> **Goal of the exercise**
Lines from the beginning of the data below through the one containing "buffers and inverters,114,0.0546" are to be printed exactly as they appear.

> **Data for processing**
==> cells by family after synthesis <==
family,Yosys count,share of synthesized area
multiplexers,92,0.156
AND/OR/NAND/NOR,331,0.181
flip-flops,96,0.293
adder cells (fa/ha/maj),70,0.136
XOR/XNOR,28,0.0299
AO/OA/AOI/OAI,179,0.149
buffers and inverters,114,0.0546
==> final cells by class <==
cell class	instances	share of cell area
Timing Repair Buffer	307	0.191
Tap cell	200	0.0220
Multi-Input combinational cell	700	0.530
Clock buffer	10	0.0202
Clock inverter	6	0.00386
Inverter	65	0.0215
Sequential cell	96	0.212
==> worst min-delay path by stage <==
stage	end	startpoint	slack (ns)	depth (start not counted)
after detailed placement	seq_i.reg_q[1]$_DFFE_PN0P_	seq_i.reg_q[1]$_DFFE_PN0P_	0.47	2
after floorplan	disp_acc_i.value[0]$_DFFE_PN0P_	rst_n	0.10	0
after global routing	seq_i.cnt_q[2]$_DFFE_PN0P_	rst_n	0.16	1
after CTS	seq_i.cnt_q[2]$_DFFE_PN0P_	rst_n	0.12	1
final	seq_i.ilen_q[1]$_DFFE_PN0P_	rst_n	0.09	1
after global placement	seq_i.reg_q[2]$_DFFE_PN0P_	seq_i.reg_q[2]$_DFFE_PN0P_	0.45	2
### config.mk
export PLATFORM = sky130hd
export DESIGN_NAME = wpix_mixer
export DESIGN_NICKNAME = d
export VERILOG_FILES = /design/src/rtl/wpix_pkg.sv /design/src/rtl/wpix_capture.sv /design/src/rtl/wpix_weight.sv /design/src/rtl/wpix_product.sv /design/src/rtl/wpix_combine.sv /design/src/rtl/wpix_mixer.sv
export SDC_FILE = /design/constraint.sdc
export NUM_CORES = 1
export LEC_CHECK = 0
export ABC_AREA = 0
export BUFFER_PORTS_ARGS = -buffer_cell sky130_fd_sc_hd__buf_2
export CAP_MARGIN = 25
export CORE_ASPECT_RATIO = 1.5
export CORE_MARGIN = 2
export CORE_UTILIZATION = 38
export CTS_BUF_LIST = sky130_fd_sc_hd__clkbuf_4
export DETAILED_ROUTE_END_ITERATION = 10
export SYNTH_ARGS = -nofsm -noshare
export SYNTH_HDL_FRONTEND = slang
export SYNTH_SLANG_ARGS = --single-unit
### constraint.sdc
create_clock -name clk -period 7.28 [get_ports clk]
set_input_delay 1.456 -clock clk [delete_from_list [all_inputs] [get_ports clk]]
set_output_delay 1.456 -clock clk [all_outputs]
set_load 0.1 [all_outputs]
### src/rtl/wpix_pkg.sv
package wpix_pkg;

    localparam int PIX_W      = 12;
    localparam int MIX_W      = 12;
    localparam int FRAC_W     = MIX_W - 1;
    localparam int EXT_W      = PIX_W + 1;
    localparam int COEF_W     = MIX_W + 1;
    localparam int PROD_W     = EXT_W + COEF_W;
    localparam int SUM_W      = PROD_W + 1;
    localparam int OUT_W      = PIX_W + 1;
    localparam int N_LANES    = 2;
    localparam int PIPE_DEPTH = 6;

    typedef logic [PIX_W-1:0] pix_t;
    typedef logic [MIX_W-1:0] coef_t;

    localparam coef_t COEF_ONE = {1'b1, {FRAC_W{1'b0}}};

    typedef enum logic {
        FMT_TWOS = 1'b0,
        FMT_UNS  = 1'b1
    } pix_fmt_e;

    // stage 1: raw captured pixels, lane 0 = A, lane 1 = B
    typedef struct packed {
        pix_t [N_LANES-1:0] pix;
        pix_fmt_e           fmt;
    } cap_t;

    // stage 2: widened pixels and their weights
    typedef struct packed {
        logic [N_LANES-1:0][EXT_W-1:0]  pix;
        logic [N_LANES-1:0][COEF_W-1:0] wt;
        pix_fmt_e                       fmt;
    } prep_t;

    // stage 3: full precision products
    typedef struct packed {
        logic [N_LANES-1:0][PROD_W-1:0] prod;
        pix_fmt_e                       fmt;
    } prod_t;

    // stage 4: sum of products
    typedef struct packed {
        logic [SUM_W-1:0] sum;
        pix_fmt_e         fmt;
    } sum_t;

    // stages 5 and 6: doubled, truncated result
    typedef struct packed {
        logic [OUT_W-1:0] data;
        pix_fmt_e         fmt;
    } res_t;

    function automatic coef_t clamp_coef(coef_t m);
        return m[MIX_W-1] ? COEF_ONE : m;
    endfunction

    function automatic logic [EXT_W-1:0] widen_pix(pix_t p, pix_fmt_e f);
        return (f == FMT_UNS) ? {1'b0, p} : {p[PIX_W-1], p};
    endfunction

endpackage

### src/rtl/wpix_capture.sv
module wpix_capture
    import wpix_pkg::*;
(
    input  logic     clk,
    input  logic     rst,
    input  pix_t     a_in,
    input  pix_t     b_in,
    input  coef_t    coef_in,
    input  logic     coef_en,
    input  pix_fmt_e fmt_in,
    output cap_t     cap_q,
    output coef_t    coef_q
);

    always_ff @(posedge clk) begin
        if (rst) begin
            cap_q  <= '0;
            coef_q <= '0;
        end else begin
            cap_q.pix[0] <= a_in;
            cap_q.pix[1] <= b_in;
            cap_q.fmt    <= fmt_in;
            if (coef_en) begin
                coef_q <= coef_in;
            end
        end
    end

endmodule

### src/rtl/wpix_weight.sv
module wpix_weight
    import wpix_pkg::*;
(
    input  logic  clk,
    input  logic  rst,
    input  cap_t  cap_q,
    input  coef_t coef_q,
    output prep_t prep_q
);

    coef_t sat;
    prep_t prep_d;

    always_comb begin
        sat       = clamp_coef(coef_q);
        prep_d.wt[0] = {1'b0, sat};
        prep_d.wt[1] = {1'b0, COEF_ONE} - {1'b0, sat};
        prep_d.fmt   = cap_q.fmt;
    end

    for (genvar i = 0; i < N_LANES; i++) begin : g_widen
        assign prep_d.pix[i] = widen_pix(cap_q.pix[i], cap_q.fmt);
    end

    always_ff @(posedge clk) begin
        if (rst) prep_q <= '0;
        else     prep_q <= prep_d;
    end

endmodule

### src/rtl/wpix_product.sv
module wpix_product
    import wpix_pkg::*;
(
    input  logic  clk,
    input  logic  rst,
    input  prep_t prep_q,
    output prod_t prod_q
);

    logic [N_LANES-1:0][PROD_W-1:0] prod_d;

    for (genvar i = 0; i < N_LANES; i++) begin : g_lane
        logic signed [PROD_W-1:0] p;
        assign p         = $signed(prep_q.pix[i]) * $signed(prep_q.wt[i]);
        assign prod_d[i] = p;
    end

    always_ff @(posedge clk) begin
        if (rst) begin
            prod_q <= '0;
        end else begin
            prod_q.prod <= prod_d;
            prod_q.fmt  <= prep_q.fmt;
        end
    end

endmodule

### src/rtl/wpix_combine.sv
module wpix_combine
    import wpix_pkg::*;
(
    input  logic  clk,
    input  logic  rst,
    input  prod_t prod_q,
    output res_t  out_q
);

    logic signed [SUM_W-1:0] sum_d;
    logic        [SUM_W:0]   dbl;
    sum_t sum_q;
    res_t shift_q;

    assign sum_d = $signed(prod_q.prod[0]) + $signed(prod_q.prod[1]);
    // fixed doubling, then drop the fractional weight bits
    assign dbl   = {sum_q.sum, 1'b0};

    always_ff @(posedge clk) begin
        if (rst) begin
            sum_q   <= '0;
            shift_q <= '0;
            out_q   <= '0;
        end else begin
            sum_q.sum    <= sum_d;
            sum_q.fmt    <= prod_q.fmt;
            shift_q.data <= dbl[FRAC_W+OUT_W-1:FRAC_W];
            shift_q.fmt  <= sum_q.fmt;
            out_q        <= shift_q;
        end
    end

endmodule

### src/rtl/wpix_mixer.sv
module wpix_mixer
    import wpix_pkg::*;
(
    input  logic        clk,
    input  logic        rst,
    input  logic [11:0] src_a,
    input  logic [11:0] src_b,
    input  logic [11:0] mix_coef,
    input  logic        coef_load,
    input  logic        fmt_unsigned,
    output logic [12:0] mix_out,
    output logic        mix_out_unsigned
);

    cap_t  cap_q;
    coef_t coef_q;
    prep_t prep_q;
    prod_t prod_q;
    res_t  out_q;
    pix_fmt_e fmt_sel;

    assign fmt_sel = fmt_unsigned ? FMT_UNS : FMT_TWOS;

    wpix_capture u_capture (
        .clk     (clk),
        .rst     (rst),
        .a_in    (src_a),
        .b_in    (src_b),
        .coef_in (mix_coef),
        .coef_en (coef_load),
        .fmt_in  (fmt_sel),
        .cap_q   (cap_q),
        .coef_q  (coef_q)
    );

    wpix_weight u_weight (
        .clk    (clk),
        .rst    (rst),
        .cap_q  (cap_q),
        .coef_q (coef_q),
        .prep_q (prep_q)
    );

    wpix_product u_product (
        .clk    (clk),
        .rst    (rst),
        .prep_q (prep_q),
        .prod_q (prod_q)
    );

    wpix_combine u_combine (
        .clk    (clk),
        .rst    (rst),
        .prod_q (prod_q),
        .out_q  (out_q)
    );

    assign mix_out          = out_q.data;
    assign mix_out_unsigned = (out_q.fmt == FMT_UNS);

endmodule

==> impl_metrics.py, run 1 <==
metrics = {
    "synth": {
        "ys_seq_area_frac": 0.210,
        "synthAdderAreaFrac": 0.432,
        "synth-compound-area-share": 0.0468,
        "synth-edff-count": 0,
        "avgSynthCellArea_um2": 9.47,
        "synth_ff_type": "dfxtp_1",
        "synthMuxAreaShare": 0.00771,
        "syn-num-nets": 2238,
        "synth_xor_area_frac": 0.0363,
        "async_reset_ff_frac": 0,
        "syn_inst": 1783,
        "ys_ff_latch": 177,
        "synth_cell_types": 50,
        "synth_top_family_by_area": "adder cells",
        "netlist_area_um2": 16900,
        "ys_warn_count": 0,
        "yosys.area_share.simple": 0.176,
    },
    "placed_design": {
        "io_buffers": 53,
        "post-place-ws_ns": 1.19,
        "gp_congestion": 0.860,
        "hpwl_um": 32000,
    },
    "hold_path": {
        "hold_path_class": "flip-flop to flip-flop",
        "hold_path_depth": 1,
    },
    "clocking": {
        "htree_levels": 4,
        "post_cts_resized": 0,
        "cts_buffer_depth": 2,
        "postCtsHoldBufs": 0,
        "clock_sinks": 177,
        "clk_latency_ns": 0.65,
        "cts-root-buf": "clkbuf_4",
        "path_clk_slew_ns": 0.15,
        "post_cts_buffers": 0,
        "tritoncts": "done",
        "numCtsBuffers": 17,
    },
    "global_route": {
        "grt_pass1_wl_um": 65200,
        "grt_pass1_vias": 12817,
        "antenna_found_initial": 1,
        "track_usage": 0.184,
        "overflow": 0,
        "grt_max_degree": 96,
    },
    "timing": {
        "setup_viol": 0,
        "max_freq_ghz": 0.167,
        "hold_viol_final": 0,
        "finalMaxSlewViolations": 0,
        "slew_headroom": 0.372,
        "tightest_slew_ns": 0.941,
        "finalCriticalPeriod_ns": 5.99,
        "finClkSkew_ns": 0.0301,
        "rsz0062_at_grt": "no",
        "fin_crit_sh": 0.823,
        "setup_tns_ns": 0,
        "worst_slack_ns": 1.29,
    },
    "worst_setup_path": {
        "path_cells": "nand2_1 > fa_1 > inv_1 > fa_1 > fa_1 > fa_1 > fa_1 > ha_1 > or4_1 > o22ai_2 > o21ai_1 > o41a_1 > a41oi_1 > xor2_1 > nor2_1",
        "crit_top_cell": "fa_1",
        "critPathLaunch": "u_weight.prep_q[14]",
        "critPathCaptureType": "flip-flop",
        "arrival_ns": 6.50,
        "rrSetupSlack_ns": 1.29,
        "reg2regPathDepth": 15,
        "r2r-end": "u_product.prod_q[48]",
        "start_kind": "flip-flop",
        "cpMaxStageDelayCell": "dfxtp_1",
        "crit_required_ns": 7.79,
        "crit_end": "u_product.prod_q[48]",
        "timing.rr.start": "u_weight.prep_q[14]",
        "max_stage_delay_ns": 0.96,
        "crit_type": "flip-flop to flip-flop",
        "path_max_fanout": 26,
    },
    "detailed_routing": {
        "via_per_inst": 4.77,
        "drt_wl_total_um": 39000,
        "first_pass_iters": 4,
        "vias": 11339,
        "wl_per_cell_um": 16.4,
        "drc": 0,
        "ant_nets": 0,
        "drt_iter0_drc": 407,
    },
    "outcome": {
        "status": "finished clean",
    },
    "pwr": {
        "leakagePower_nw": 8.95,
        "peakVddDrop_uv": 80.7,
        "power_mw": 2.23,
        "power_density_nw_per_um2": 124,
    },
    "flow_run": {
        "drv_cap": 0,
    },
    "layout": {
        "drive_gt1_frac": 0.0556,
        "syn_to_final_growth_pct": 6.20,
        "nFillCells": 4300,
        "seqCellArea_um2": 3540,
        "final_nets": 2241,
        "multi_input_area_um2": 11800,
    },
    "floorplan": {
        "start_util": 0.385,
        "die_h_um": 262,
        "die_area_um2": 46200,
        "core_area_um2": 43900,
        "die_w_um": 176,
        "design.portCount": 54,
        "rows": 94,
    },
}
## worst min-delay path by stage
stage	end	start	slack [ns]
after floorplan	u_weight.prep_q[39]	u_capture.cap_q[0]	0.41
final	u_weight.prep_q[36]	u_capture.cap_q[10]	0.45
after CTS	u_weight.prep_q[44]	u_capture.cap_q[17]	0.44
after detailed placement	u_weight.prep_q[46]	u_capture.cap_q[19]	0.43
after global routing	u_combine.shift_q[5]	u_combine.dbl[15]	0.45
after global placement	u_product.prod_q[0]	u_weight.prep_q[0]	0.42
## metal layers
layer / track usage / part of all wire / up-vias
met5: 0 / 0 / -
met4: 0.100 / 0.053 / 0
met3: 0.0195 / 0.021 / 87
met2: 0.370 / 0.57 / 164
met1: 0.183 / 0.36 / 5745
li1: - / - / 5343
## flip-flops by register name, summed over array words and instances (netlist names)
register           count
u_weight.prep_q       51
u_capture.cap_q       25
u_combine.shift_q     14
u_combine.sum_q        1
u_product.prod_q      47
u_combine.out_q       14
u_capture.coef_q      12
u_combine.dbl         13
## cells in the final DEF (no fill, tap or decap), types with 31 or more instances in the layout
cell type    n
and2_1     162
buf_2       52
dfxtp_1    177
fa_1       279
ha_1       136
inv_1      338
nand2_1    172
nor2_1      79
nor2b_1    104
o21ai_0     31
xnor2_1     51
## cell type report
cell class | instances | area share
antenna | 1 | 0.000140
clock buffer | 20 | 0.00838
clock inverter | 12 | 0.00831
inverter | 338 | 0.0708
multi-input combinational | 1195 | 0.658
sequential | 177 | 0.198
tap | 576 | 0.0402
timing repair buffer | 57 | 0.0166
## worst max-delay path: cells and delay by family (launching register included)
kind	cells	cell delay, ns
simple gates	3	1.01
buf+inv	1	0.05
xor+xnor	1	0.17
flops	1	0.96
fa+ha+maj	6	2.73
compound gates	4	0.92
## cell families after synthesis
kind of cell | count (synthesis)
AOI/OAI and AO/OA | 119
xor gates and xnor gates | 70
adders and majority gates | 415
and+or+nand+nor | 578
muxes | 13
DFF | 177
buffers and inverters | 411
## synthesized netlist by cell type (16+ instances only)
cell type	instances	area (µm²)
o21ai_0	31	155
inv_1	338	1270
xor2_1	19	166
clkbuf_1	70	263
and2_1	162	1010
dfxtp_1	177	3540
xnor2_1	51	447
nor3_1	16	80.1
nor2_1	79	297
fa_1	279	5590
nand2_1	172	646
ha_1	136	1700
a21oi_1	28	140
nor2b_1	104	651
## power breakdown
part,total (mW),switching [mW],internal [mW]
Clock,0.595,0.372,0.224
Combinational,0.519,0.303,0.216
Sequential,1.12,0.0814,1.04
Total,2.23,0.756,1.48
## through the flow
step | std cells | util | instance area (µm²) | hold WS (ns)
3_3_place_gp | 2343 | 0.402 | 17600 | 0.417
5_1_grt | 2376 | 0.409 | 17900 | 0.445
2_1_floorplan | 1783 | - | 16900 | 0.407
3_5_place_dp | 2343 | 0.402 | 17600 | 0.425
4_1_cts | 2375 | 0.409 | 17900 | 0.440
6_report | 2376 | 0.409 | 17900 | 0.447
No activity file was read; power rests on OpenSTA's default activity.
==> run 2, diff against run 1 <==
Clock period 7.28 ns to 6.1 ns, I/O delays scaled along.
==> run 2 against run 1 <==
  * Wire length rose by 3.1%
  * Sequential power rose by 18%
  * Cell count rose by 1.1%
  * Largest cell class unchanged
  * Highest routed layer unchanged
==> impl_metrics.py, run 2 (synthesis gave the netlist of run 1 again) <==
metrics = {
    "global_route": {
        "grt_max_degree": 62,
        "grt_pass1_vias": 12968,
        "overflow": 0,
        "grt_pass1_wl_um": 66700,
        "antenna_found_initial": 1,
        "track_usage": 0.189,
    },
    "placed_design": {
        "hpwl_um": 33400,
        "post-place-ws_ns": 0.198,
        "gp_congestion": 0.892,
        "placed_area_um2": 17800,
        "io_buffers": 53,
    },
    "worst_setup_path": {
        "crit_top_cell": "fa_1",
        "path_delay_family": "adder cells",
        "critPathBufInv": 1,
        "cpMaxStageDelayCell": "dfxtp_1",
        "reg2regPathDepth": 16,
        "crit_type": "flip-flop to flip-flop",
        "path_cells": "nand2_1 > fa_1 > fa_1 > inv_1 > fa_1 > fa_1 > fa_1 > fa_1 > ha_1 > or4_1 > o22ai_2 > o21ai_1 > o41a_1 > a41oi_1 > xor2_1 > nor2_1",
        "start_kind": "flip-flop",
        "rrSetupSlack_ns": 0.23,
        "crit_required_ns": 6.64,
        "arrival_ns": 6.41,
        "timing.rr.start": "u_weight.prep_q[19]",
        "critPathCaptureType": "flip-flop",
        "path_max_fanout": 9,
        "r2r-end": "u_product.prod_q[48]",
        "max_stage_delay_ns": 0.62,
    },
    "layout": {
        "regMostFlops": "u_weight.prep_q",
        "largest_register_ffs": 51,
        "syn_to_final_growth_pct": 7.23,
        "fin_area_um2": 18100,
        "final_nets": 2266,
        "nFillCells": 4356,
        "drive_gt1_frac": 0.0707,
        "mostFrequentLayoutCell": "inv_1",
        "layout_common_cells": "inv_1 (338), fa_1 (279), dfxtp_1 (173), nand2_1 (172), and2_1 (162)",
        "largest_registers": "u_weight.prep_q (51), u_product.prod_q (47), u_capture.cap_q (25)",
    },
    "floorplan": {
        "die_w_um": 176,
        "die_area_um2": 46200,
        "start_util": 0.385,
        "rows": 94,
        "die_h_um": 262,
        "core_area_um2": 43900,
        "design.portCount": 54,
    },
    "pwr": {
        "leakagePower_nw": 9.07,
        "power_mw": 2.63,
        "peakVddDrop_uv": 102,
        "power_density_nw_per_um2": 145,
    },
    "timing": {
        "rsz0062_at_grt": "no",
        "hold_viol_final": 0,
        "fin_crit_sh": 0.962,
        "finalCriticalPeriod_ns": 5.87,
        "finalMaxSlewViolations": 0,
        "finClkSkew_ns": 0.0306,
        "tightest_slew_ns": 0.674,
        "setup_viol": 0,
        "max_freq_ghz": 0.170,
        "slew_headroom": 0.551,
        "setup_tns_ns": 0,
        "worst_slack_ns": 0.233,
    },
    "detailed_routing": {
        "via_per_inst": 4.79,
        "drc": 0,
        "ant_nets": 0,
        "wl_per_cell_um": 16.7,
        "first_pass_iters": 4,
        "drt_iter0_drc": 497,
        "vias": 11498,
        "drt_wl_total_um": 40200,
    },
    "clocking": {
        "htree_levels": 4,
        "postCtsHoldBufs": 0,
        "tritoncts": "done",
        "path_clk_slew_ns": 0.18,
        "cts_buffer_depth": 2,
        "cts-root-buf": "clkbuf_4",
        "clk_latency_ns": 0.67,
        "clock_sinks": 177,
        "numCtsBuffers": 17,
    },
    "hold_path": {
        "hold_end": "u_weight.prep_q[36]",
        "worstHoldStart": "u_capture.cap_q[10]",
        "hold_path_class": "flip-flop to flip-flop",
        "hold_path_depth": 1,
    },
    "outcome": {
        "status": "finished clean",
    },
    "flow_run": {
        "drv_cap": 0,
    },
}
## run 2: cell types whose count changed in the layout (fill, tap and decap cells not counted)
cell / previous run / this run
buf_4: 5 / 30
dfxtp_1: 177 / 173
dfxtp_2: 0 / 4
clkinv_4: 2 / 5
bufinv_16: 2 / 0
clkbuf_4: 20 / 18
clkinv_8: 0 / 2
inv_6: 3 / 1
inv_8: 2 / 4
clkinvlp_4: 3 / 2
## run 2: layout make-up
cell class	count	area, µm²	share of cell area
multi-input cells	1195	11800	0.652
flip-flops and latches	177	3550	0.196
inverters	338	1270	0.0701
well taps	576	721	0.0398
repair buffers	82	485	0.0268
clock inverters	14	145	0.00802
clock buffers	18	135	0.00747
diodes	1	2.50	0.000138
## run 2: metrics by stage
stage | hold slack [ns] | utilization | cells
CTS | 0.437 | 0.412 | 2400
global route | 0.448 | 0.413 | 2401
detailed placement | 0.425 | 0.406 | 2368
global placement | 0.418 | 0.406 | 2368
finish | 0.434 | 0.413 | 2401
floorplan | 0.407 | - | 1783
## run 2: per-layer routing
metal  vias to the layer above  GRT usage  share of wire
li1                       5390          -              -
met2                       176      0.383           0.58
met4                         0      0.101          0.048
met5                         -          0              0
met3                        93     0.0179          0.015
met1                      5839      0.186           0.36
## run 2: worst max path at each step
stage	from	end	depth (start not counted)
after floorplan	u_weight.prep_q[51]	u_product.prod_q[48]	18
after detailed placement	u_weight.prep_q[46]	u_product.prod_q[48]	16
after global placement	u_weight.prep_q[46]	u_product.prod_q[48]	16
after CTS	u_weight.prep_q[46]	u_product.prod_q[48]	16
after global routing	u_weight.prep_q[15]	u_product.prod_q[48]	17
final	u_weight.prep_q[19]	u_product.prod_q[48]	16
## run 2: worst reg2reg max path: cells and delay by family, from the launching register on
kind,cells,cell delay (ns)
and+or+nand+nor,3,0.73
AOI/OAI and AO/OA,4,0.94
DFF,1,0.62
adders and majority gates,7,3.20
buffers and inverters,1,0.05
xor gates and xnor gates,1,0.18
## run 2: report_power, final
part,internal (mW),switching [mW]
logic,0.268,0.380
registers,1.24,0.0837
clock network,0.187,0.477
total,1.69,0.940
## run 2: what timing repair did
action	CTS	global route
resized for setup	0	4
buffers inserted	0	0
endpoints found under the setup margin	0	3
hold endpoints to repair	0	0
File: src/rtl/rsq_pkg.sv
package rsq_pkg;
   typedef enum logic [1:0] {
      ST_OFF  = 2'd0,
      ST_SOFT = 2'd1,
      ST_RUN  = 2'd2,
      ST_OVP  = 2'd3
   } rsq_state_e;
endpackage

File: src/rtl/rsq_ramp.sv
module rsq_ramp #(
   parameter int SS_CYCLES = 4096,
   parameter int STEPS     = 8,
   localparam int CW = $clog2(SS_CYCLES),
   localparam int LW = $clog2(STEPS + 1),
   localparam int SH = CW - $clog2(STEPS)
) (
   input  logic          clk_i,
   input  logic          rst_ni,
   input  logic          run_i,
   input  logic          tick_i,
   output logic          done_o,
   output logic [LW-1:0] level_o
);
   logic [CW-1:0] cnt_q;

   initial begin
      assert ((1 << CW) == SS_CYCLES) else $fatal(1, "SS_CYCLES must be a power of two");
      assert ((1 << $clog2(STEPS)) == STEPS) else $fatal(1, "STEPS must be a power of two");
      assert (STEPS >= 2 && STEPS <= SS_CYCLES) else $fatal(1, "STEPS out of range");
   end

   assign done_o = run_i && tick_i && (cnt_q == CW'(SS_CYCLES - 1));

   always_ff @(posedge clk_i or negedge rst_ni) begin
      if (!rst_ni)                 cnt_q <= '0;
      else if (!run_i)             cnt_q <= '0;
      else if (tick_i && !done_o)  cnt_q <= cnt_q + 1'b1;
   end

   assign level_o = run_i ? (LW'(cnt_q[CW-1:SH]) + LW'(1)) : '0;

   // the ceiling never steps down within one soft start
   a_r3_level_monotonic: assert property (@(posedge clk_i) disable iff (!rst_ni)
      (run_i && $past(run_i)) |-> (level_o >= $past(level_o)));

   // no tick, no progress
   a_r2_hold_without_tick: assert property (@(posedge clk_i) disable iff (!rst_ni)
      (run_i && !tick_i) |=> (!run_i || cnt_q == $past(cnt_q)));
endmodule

> **Response**
==> cells by family after synthesis <==
family,Yosys count,share of synthesized area
multiplexers,92,0.156
AND/OR/NAND/NOR,331,0.181
flip-flops,96,0.293
adder cells (fa/ha/maj),70,0.136
XOR/XNOR,28,0.0299
AO/OA/AOI/OAI,179,0.149
buffers and inverters,114,0.0546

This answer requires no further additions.